Saved entries
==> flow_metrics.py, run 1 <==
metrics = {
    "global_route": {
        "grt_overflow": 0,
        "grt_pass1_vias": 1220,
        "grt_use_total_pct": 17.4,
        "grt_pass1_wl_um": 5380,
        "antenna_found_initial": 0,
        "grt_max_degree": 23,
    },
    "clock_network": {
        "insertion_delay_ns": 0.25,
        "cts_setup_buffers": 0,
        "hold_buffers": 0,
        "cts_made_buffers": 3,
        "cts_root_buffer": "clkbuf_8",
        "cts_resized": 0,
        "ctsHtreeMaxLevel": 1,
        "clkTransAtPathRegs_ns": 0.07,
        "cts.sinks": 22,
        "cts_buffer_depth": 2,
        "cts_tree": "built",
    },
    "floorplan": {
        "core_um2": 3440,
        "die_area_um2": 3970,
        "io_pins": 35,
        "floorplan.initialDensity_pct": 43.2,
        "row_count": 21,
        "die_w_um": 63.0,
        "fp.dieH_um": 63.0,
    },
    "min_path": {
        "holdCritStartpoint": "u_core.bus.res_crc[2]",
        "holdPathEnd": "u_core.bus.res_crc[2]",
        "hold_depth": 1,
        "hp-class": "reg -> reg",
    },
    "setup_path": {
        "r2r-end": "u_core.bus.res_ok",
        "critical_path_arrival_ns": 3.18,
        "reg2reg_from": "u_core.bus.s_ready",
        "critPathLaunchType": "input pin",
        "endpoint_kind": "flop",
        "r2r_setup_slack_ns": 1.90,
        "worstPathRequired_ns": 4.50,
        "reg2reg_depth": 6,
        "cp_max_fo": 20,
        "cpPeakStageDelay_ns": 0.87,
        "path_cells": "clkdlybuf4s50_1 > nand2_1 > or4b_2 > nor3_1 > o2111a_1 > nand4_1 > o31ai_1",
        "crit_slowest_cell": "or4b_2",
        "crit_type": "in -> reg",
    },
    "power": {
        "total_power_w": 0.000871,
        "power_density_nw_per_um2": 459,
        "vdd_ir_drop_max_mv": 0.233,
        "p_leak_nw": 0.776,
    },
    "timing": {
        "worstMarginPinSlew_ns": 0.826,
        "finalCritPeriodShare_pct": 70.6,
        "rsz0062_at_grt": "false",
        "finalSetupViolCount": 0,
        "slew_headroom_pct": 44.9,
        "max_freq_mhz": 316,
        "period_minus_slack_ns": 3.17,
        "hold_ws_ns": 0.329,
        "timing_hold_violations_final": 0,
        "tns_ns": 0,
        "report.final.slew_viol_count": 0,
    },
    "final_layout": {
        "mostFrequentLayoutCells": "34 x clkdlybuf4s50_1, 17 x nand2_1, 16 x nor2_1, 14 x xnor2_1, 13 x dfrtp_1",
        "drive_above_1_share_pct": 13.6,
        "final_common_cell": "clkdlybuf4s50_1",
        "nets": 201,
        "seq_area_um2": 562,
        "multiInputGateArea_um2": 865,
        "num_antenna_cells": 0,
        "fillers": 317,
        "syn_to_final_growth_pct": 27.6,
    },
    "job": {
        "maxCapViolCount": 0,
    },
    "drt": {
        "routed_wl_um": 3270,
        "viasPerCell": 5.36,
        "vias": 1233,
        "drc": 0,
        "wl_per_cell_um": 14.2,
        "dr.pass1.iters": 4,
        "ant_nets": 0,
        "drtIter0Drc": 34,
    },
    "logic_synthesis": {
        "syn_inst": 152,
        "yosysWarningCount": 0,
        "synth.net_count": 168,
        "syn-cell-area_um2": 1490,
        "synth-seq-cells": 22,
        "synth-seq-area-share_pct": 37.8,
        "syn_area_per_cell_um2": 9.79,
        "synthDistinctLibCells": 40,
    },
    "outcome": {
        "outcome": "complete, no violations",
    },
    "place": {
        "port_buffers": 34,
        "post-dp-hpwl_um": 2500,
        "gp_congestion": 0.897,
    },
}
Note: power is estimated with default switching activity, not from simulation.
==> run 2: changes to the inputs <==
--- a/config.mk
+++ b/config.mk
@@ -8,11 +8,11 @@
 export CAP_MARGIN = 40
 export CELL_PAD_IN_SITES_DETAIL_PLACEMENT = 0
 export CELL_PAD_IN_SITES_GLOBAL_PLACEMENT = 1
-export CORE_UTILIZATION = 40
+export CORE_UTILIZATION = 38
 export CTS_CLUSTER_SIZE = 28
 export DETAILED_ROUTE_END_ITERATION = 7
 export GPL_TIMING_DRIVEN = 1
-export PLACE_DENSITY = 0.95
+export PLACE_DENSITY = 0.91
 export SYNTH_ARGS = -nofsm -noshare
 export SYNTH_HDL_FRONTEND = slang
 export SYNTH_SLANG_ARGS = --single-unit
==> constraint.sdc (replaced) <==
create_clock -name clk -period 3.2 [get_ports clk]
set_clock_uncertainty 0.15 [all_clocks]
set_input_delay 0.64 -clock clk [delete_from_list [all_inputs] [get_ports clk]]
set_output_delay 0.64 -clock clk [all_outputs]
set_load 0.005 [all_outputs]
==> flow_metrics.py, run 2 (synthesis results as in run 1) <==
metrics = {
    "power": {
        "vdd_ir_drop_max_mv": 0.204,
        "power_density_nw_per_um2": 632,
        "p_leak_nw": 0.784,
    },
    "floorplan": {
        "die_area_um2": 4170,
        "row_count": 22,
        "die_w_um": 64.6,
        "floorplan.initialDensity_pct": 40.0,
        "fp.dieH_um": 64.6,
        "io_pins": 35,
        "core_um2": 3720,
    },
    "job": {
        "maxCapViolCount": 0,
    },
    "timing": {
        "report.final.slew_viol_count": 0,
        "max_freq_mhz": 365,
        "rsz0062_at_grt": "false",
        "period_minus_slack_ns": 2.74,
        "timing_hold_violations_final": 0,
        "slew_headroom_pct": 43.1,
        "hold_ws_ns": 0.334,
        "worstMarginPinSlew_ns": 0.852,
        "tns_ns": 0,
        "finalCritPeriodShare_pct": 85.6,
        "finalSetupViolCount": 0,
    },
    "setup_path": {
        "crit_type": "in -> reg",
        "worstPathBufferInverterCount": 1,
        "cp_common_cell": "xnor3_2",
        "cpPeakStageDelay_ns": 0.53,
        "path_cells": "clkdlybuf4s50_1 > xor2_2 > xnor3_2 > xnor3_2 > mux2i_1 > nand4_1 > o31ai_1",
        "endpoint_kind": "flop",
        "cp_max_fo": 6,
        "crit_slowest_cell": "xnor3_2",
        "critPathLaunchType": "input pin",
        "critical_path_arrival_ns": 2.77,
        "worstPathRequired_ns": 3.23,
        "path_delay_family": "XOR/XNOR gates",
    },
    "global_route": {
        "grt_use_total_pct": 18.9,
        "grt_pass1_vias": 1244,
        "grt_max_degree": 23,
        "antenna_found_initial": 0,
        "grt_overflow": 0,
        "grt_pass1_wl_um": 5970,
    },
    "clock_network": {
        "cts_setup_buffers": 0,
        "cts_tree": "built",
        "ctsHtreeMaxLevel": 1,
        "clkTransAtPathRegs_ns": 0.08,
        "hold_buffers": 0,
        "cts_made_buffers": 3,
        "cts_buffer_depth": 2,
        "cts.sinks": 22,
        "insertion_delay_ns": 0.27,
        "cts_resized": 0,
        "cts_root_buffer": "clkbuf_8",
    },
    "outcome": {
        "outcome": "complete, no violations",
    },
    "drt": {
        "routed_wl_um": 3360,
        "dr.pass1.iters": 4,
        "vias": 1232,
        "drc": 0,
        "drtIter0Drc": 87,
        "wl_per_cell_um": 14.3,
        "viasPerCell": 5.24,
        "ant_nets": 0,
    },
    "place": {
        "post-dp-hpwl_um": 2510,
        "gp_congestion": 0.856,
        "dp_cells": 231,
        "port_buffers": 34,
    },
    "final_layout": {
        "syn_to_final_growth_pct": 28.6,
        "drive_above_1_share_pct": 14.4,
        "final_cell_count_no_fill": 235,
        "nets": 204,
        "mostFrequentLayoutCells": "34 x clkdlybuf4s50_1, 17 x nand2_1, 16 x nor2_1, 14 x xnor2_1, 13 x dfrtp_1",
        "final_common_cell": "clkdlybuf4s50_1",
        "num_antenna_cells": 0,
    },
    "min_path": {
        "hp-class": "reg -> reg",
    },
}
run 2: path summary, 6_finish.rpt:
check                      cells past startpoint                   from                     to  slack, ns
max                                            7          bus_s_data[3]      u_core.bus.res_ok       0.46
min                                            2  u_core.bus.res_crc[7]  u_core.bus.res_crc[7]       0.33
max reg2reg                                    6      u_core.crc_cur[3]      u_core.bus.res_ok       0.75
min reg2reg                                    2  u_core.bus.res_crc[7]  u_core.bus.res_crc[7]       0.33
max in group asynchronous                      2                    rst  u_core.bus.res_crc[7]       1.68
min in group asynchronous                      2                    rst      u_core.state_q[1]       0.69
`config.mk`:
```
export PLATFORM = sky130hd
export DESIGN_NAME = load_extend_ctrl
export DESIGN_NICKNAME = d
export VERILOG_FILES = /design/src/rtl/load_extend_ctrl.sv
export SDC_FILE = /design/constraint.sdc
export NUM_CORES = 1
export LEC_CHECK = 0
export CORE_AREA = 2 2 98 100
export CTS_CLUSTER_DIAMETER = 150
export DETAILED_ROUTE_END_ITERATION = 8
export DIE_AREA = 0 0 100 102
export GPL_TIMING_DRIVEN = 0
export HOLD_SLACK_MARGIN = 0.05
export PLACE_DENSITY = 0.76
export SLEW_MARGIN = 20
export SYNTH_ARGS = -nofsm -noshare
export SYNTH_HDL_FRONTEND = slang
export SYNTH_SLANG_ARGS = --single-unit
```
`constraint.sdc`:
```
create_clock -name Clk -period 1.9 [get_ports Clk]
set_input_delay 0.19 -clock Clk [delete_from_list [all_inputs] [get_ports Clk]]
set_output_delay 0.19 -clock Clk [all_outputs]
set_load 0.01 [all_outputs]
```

...

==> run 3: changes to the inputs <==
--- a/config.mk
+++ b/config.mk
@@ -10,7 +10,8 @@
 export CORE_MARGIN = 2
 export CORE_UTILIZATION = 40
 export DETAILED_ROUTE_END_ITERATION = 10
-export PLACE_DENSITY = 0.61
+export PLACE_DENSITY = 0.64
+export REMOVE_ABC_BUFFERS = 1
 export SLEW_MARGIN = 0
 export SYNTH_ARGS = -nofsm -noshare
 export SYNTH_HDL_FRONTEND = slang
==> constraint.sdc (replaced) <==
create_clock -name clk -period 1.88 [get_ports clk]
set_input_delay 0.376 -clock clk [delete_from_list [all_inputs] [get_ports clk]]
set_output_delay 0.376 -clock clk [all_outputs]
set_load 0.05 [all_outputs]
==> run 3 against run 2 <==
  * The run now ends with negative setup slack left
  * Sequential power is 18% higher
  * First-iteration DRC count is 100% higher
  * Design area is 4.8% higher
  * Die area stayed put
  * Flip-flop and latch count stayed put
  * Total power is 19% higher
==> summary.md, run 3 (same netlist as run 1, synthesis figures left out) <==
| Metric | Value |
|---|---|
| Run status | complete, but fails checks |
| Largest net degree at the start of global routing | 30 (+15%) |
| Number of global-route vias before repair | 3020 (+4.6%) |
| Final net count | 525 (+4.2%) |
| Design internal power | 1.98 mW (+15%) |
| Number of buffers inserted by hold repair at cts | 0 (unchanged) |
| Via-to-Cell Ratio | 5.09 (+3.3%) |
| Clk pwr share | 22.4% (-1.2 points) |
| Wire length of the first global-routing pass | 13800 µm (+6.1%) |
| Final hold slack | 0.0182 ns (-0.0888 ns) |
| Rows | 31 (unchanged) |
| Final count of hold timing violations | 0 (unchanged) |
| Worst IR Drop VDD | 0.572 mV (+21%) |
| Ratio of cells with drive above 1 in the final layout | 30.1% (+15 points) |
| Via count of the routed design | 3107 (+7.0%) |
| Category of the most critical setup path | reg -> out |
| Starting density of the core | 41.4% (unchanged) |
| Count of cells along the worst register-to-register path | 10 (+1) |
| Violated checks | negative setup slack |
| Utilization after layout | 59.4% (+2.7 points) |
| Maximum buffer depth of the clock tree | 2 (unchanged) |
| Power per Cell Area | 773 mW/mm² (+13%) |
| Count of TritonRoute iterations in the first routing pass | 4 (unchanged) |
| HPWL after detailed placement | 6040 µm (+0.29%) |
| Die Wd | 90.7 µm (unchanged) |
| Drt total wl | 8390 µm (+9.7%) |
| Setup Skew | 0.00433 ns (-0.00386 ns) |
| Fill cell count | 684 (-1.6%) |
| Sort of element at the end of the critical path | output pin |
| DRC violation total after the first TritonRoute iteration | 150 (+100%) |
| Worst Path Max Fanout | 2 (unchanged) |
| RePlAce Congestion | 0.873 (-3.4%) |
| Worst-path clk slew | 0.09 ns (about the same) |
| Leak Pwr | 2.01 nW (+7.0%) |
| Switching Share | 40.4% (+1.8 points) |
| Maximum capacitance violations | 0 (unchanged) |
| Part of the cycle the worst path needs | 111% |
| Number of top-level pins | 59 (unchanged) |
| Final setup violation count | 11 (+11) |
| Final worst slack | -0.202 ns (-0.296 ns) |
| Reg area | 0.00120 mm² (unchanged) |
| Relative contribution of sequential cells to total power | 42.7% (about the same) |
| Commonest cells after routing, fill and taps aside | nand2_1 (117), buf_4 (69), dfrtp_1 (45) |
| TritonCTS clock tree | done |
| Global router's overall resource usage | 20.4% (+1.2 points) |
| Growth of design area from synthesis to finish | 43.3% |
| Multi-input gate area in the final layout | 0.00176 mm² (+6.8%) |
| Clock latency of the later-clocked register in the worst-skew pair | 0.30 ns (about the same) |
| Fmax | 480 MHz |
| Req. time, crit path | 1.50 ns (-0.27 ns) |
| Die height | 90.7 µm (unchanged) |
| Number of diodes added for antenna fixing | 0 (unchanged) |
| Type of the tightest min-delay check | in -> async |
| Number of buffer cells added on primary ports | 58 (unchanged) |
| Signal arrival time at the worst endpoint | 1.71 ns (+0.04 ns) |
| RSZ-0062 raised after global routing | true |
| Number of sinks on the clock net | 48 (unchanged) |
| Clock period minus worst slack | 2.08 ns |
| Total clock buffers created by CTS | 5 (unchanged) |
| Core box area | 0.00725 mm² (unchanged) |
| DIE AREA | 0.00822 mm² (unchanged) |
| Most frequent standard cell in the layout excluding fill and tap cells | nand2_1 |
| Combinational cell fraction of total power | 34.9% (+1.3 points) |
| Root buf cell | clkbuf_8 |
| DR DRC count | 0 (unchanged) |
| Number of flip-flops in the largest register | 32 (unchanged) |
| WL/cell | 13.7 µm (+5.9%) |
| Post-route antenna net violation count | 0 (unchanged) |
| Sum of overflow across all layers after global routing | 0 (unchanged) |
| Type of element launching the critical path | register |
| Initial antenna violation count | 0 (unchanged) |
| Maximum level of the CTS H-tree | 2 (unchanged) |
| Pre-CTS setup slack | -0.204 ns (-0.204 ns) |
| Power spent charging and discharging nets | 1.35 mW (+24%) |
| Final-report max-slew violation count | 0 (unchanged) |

WHAT IS BEING ASKED:
Only lines with the word "TritonRoute" go in the answer. Take them all from the entries above.

RESULT:
| Count of TritonRoute iterations in the first routing pass | 4 (unchanged) |
| DRC violation total after the first TritonRoute iteration | 150 (+100%) |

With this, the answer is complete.